John Claibourne, a former actor, ran on the Progressive Party ticket and proposed government ownership of all means of production and all large scale agriculture.

When the election results came in, the results were as follows: Conservative Party 30%, Democrats 28%, Republicans 27%, Peoples Party 9%, Earth Party 6%, . The electoral votes were also split, with no candidate having anything near a majority of votes. According to what is mandated by The Constitution, the election was thrown to the House of Representatives, whose members would decide the election, with the representatives from each state having one vote per state. Since the Conservative Party had gotten enough of their candidates elected to office to constitute about 30% of the representatives, a coalition of the Conservatives and the Republicans was enough to get General Holbrook declared president. His 30% of the popular vote was enough.
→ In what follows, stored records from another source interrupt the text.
### config.mk
export PLATFORM = sky130hd
export DESIGN_NAME = mul8bit_seq
export DESIGN_NICKNAME = d
export VERILOG_FILES = /design/src/rtl/mul8bit_seq.sv
export SDC_FILE = /design/constraint.sdc
export NUM_CORES = 1
export LEC_CHECK = 0
export CORE_ASPECT_RATIO = 1.2
export CORE_UTILIZATION = 50
export CTS_CLUSTER_DIAMETER = 150
export CTS_CLUSTER_SIZE = 24
export DETAILED_ROUTE_END_ITERATION = 10
export PLACE_DENSITY_LB_ADDON = 0.12
export SLEW_MARGIN = 20
export SYNTH_ARGS = -nofsm -noshare
export SYNTH_HDL_FRONTEND = slang
export SYNTH_SLANG_ARGS = --single-unit
### constraint.sdc
create_clock -name clk -period 4.3 [get_ports clk]
set_input_delay 0.43 -clock clk [delete_from_list [all_inputs] [get_ports clk]]
set_output_delay 0.43 -clock clk [all_outputs]
set_load 0.02 [all_outputs]
**config.mk**
```make
export PLATFORM = sky130hd
export DESIGN_NAME = d_cache_ctrl
export DESIGN_NICKNAME = d
export VERILOG_FILES = /design/src/rtl/d_cache_pkg.sv /design/src/rtl/d_cache_array.sv /design/src/rtl/d_cache_ctrl.sv
export SDC_FILE = /design/constraint.sdc
export NUM_CORES = 1
export LEC_CHECK = 0
export BUFFER_PORTS_ARGS = -buffer_cell sky130_fd_sc_hd__buf_2
export CAP_MARGIN = 25
export CORE_ASPECT_RATIO = 0.7
export CORE_MARGIN = 8
export CORE_UTILIZATION = 45
export CTS_CLUSTER_DIAMETER = 150
export CTS_CLUSTER_SIZE = 20
export DETAILED_ROUTE_END_ITERATION = 16
export HOLD_SLACK_MARGIN = 0.08
export SLEW_MARGIN = 30
export SYNTH_ARGS = -nofsm -noshare
export SYNTH_HDL_FRONTEND = slang
export SYNTH_HIERARCHICAL = 1
export SYNTH_SLANG_ARGS = --single-unit
```
**constraint.sdc**
```tcl
create_clock -name clk -period 4.1 [get_ports clk]
set_input_delay 0.82 -clock clk [delete_from_list [all_inputs] [get_ports clk]]
set_output_delay 0.82 -clock clk [all_outputs]
set_load 0.03 [all_outputs]
```
**src/rtl/d_cache_pkg.sv**
```systemverilog
// Shared geometry, FSM state encoding and line payload for the data cache controller.
package d_cache_pkg;

    localparam int unsigned TAG_W  = 8;
    localparam int unsigned IDX_W  = 5;
    localparam int unsigned LINES  = 32;
    localparam int unsigned WORD_W = 16;
    localparam int unsigned ADDR_W = TAG_W + IDX_W;

    typedef enum logic [1:0] {
        IDLE = 2'd0,
        WB   = 2'd1,
        FILL = 2'd2,
        DONE = 2'd3
    } state_e;

    // One cache line as seen by the array's read and write ports.
    typedef struct packed {
        logic              valid;
        logic              dirty;
        logic [TAG_W-1:0]  tag;
        logic [WORD_W-1:0] data;
    } line_t;

endpackage

```
**src/rtl/d_cache_array.sv**
```systemverilog
// Line storage for the direct-mapped cache: one write port, one async read port.
module d_cache_array
    import d_cache_pkg::*;
(
    input  logic             clk,
    input  logic             rst_n,
    input  logic [IDX_W-1:0] rd_idx,
    output line_t            rd_line,
    input  logic             wr_en,
    input  logic [IDX_W-1:0] wr_idx,
    input  line_t            wr_line
);

    logic [LINES-1:0]  valid_q;
    logic [LINES-1:0]  dirty_q;
    logic [TAG_W-1:0]  tag_q  [LINES];
    logic [WORD_W-1:0] data_q [LINES];

    // Status bits are cleared by reset so every line starts invalid and clean.
    always_ff @(posedge clk or negedge rst_n) begin
        if (!rst_n) begin
            valid_q <= '0;
            dirty_q <= '0;
        end else if (wr_en) begin
            valid_q[wr_idx] <= wr_line.valid;
            dirty_q[wr_idx] <= wr_line.dirty;
        end
    end

    // Tag and data payload carry no reset; they are qualified by valid.
    always_ff @(posedge clk) begin
        if (wr_en) begin
            tag_q[wr_idx]  <= wr_line.tag;
            data_q[wr_idx] <= wr_line.data;
        end
    end

    // Asynchronous read of the addressed line.
    always_comb begin
        rd_line       = '0;
        rd_line.valid = valid_q[rd_idx];
        rd_line.dirty = dirty_q[rd_idx];
        rd_line.tag   = tag_q[rd_idx];
        rd_line.data  = data_q[rd_idx];
    end

endmodule

```
**src/rtl/d_cache_ctrl.sv**
```systemverilog
// Direct-mapped write-back write-allocate data cache controller, one word per line.
module d_cache_ctrl
    import d_cache_pkg::*;
(
    input  logic              clk,
    input  logic              rst_n,
    input  logic [ADDR_W-1:0] cpu_addr,
    input  logic              cpu_re,
    input  logic              cpu_we,
    input  logic [WORD_W-1:0] cpu_wdata,
    output logic [WORD_W-1:0] cpu_rdata,
    output logic              stall,
    output logic [ADDR_W-1:0] mem_addr,
    output logic              mem_re,
    output logic              mem_we,
    output logic [WORD_W-1:0] mem_wdata,
    input  logic [WORD_W-1:0] mem_rdata
);

    state_e           state;
    state_e           state_nxt;
    logic [IDX_W-1:0] idx;
    logic [TAG_W-1:0] tag;
    logic             req;
    logic             hit;
    line_t            rd_line;
    logic             wr_en;
    line_t            wr_line;

    assign idx = cpu_addr[IDX_W-1:0];
    assign tag = cpu_addr[ADDR_W-1:IDX_W];
    assign req = cpu_re ^ cpu_we;
    assign hit = req & rd_line.valid & (rd_line.tag == tag);

    d_cache_array u_array (
        .clk     (clk),
        .rst_n   (rst_n),
        .rd_idx  (idx),
        .rd_line (rd_line),
        .wr_en   (wr_en),
        .wr_idx  (idx),
        .wr_line (wr_line)
    );

    // State register; reset aborts any write-back or fill in flight.
    always_ff @(posedge clk or negedge rst_n) begin
        if (!rst_n) begin
            state <= IDLE;
        end else begin
            state <= state_nxt;
        end
    end

    // Next state, memory strobes and array write; strobes decode from state so they drop with reset.
    always_comb begin
        state_nxt = state;
        stall     = 1'b0;
        mem_re    = 1'b0;
        mem_we    = 1'b0;
        mem_addr  = cpu_addr;
        mem_wdata = '0;
        cpu_rdata = '0;
        wr_en     = 1'b0;
        wr_line   = '0;

        case (state)
            IDLE, DONE: begin
                if (hit) begin
                    if (cpu_re) begin
                        cpu_rdata = rd_line.data;
                    end else begin
                        wr_en         = 1'b1;
                        wr_line.valid = 1'b1;
                        wr_line.dirty = 1'b1;
                        wr_line.tag   = tag;
                        wr_line.data  = cpu_wdata;
                    end
                end
                if (state == DONE) begin
                    state_nxt = IDLE;
                end else if (req && !hit) begin
                    stall     = 1'b1;
                    state_nxt = (rd_line.valid && rd_line.dirty) ? WB : FILL;
                end
            end
            WB: begin
                stall     = 1'b1;
                mem_we    = 1'b1;
                mem_addr  = {rd_line.tag, idx};
                mem_wdata = rd_line.data;
                state_nxt = FILL;
            end
            FILL: begin
                stall         = 1'b1;
                mem_re        = 1'b1;
                wr_en         = 1'b1;
                wr_line.valid = 1'b1;
                wr_line.dirty = 1'b0;
                wr_line.tag   = tag;
                wr_line.data  = mem_rdata;
                state_nxt     = DONE;
            end
            default: begin
                state_nxt = IDLE;
            end
        endcase
    end

endmodule

```
* Yosys cells after proc, flatten, opt, wreduce, memory -nomap -nowiden
Memories as Yosys holds them, arrays and structs flattened. Cells that the tools add are included.
Cells by class: order comparisons 2, reductions and logical operators 7, bitwise gates (word level) 3, equal/unequal tests 5, muxes and demuxes 30
Operators by type and width (count):
- $bwmux W32 | 2
- $mux W16 | 4
- $mux W26 | 2
- $pmux W26 S2 | 1
- $mux W13 | 1
- $mux W1 | 11
- $bmux W1 S5 | 2
- $eq A8 B8 Y1 | 1
- $lt A5 B6 Y1 const B | 1
- $mux W2 | 3
- $pmux W2 S3 | 1
- $demux W1 S5 | 1
- $ge A5 B1 Y1 const B | 1
- $eq A2 B2 Y1 const B | 2
- $pmux W1 S2 | 2
- $reduce_or A2 Y1 | 2
- $logic_and A1 B1 Y1 | 3
- $ne A3 B3 Y1 const B | 1
- $and A1 B1 Y1 | 2
- $eq A2 B1 Y1 const B | 1
- $logic_not A2 Y1 | 1
- $logic_not A1 Y1 | 1
- $xor A1 B1 Y1 | 1
Storage, ports and cells: output and inout bits 48, flip-flop bits (word level) 66, logic and storage cells 52, RAM bits 768, input port bits 49, memories 2
Memory list:
- u_array.data_q | depth 32, bits a word 16, read ports 1, clocked after Yosys merged registers in 0, write ports 1, RTL line d_cache_array.sv:17 | logic [WORD_W-1:0] data_q [LINES];
- u_array.tag_q | depth 32, bits a word 8, read ports 1, clocked after Yosys merged registers in 0, write ports 1, RTL line d_cache_array.sv:16 | logic [TAG_W-1:0] tag_q [LINES];

* Depth between registers and ports, before layout
Gate-level depths: netlist of run 1.
depth after elaboration 9, mapped depth 16, gate-level depth less buffers 12

* Modules after synthesis
The synthesis of run 1 kept the hierarchy.
By module, submodules not included:
- d_cache_array | area each 33001.7 um^2, instances 1, cells an instance 1892
- d_cache_ctrl | area each 1053.5 um^2, instances 1, cells an instance 152

* Least setup slack after synthesis of run 1
No wires, ideal clock.
path kind input to register, from input cpu_addr[0], to register u_array.dirty_q[14], path buffers 4, arrival 4840 ps, stages 15, data required time 3975 ps, path slack -864 ps, cells stage by stage buf_4 > buf_6 > buf_4 > mux2i_1 > a21oi_1 > a31oi_1 > nand3_1 > xor2_1 > nor4_4 > nand4_4 > buf_6 > nand2_1 > nand3b_1 > nor2_1 > mux2_2
RTL lines:
- start, declared | RTL line d_cache_ctrl.sv:7 | input logic [ADDR_W-1:0] cpu_addr,
- end signal, assigned by index | RTL line d_cache_array.sv:26 | dirty_q[wr_idx] <= wr_line.dirty;
- end, declared | RTL line d_cache_array.sv:15 | logic [LINES-1:0] dirty_q;

==> impl_metrics.csv, run 1 <==
group,metric,value,unit
pwr,p_int,0.0138,W
critical_path,cp_cell_sequence,"buf_12 -> nor2_4 -> buf_12 -> buf_12 -> a22o_1 -> nor3_1 -> a31oi_1 -> nand3_1 -> xor2_1 -> nor4_4 -> buf_4 -> and4_4 -> buf_12 -> and2_4 -> buf_6",
global_route,overflow,0,
layout,fin_area,0.0406,mm²
layout,num_antenna_cells,0,
floorplan,die_w,345,µm
critical_path,r2r_end,"u_array/data_q[4][13]",
critical_path,r2r-start,"u_array/tag_q[1][4]",
cts,clock-sinks,834,
pwr,p_switching,0.00496,W
critical_path,reg2reg_slack,620,ps
layout,drive_gt1_frac,0.247,
placed_design,dp_hpwl,57.4,mm
cts,path_clk_slew,90,ps
outcome,violations,"negative setup slack",
timing,hold_viol,0,
cts,cts_root_buffer,"clkbuf_16",
floorplan,die_area,0.0849,mm²
timing,fin_skew,15.2,ps
timing,tightest_slew,807,ps
drt,dr.first_iter.drc_count,1957,
synthesis,synthCells,2044,
pwr,pwr-share-seq,0.559,
global_route,grtUsageTotal,0.213,
global_route,grt_max_degree,62,
placed_design,port_buffers,96,
cts,clk_path_buf_depth,3,
critical_path,rr_worst_depth,14,
placed_design,globalplace.congestion,0.816,
synthesis,ys_seq_area_frac,0.726,
floorplan,start_util,0.454,
outcome,outcome,"complete, but fails checks",
timing,layout_min_cycle_time,4270,ps
cts,tritoncts,"yes",
floorplan,ios,97,
pwr,ir_drop,415,µV
drt,wl,92.2,mm
critical_path,crit_required,3280,ps
timing,rsz0062_at_grt,"true",
timing,fin_ws,-175,ps
synthesis,synth_cell_types,51,
floorplan,die_y,246,µm
drt,routedWlPerCell,27.5,µm
cts,clock_latency,620,ps
layout,area_growth_syn_to_layout,19.2,%
drt,firstDrtPassIters,5,
pwr,p_leak,15.0,nW
floorplan,core_area,0.0750,mm²
synthesis,synth_edf_count,768,
drt,drc,0,
floorplan,num_rows,84,
critical_path,slowest_delay,340,ps
critical_path,cp_max_fo,7,
synthesis,yosysWarnings,6,
synthesis,syn-cell-area,0.0341,mm²
global_route,grt_pass1_wl,133,mm
pwr,power_density,462,mW/mm²
layout,fillers,5975,
critical_path,crit_arrival,3450,ps
cts,cts_max_level,2,
critical_path,crit_path_start_kind,"input port",
pwr,swShare,0.264,
timing,slew-limit-headroom,0.462,
pwr,pwr-share-clk,0.259,
critical_path,cp_common_cell,"buf_12",
synthesis,yosys_most_used_dff,"edfxtp_1",
timing,finalMaxSlewViolations,0,
critical_path,cp-end-kind,"output pin",
synthesis,synth_area_per_cell,16.7,µm²
drt,route.vias.total,19200,
global_route,grt_pass1_vias,19300,
timing,period_share,1.04,
drt,via_per_inst,5.73,
critical_path,cp_slowest_cell,"and4_4",
job,maxCapViolations,0,
pwr,p_total,0.0188,W
synthesis,yosys_register_bits,834,
synthesis,async_flop_share,0.0791,
layout,multi_input_area,0.00904,mm²
min_path,min_path_type,"in -> async",
global_route,antenna_found_initial,2,
synthesis,syn_nets,2097,
timing,fmax,234,MHz
layout,seq_area,0.0247,mm²
pwr,comb_power_share,0.182,
critical_path,critPathKind,"in -> out",
placed_design,place_area,0.0384,mm²
layout,num-nets-final,2393,
drt,ant_nets,0,
cts,cts_inserted_buffers,47,
timing,setup_viol,18,
[flip-flops by register name (all words and copies together), names as in the netlist]
register         cells
u_array/tag_q      256
u_array/valid_q     32
u_array/data_q     512
u_array/dirty_q     32
state                2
After the inauguration, President Holbrook had an additional ceremony in front of the capitol, attended by the staffs of the military establishment and close to half a million uniformed service personnel, in formation, in which he was sworn in as Commander in Chief of the Armed Forces. Fighter planes screamed overhead.

In a radio and television address to the nation, The President declared a "state of emergency," and recessed congress. As he put it, "An emergency is no time for protracted debates. What is needed is action!"

A group of legislators protested, and barricaded themselves in the House Office Building. The newly-created Federal Police stormed the building and arrested the members of the group. They were held incommunicado; the charge was treason. For similar reasons, the PBS station in Washington D.C. was shut down as "an impediment to the war effort."

The first executions took place in April of the following year.